Member of the Ceylon Parliament for Batticaloa
- In office 1947–1952
- Preceded by: seat created
- Succeeded by: R. B. Kadramer

Personal details
- Born: 2 June 1902
- Party: United National Party
- Relations: Ahamed Rizvi Sinnalebbe (grandson)
- Children: Abdul Lathiff Sinnalebbe (son)

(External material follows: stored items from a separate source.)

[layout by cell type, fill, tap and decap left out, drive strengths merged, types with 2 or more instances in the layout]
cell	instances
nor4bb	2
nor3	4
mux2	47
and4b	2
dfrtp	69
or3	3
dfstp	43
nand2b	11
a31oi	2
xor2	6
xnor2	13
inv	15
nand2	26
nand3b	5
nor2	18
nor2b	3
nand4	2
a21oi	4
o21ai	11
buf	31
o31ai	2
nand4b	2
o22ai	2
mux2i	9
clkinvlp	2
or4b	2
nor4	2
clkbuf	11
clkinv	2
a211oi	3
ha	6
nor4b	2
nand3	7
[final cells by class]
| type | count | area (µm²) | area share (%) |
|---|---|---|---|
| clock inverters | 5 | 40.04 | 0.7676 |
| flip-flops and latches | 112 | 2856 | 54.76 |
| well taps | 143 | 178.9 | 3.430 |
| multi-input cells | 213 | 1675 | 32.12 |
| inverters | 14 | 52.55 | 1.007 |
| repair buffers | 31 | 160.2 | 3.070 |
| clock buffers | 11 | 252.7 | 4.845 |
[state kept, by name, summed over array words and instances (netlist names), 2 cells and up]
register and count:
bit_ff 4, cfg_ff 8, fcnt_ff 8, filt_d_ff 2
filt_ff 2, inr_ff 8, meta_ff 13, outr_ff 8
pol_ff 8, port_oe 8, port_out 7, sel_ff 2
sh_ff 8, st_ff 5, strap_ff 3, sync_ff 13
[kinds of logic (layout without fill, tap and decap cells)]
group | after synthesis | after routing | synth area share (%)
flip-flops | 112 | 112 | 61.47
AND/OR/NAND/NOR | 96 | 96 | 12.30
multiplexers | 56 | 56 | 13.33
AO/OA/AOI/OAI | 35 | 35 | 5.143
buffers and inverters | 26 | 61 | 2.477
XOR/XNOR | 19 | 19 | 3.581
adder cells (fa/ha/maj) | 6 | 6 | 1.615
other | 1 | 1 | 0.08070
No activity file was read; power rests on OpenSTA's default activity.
$ cat config.mk
export PLATFORM = sky130hd
export DESIGN_NAME = cin_common_regs
export DESIGN_NICKNAME = d
export VERILOG_FILES = /design/src/logic/cin_pkg.sv /design/src/logic/cin_common_regs.sv /design/src/logic/cin_retry_timer.sv
export VERILOG_INCLUDE_DIRS = /design/src /design/src/logic
export SDC_FILE = /design/constraint.sdc
export NUM_CORES = 1
export LEC_CHECK = 0
export ABC_AREA = 1
export BUFFER_PORTS_ARGS = -buffer_cell sky130_fd_sc_hd__buf_2
export CAP_MARGIN = 20
export CORE_UTILIZATION = 55
export CTS_BUF_LIST = sky130_fd_sc_hd__clkbuf_2 sky130_fd_sc_hd__clkbuf_4 sky130_fd_sc_hd__clkbuf_8
export DETAILED_ROUTE_END_ITERATION = 10
export HOLD_SLACK_MARGIN = 0.1
export PLACE_DENSITY = 0.76
export SLEW_MARGIN = 20
export SYNTH_ARGS = -nofsm -noshare
export SYNTH_HDL_FRONTEND = slang
export SYNTH_HIERARCHICAL = 1
export SYNTH_SLANG_ARGS = --single-unit
$ cat constraint.sdc
create_clock -name ref_clk_in -period 6.1 [get_ports ref_clk_in]
set_clock_uncertainty 0.2 [all_clocks]
set_input_delay 0.305 -clock ref_clk_in [delete_from_list [all_inputs] [get_ports ref_clk_in]]
set_output_delay 0.305 -clock ref_clk_in [all_outputs]
set_load 0.02 [all_outputs]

= Ahamed Lebbe Sinne Lebbe =

Sri Lankan politician (born 1902)

Mudaliar Ahamed Lebbe Sinne Lebbe, also known as Ahamedlebbe Sinnalebbe (born 2 June 1902), was a former Ceylonese headmen and Member of Parliament representing Batticaloa District.

==Government service==
Ahamed Lebbe Sinne Lebbe joined the government service in 1929 as an Assistant Mudaliyar in Manmunai Pattu. In 1932, he was appointed Acting Vannia Mudaliyar. He was later confirmed as Vannia Mudaliyar and transferred to Panama Pattu, where he held the office of Inquirer and acted as Vannia Mudaliyar of Akkarai Pattu. Sinne Lebbe was member of the Excise Advisory Committee and Salt Storekeeper, Pottuvil. He was elected the chairman, Divisional Agricultural Association Village Committee and was an honorary member of the Game Protection Society.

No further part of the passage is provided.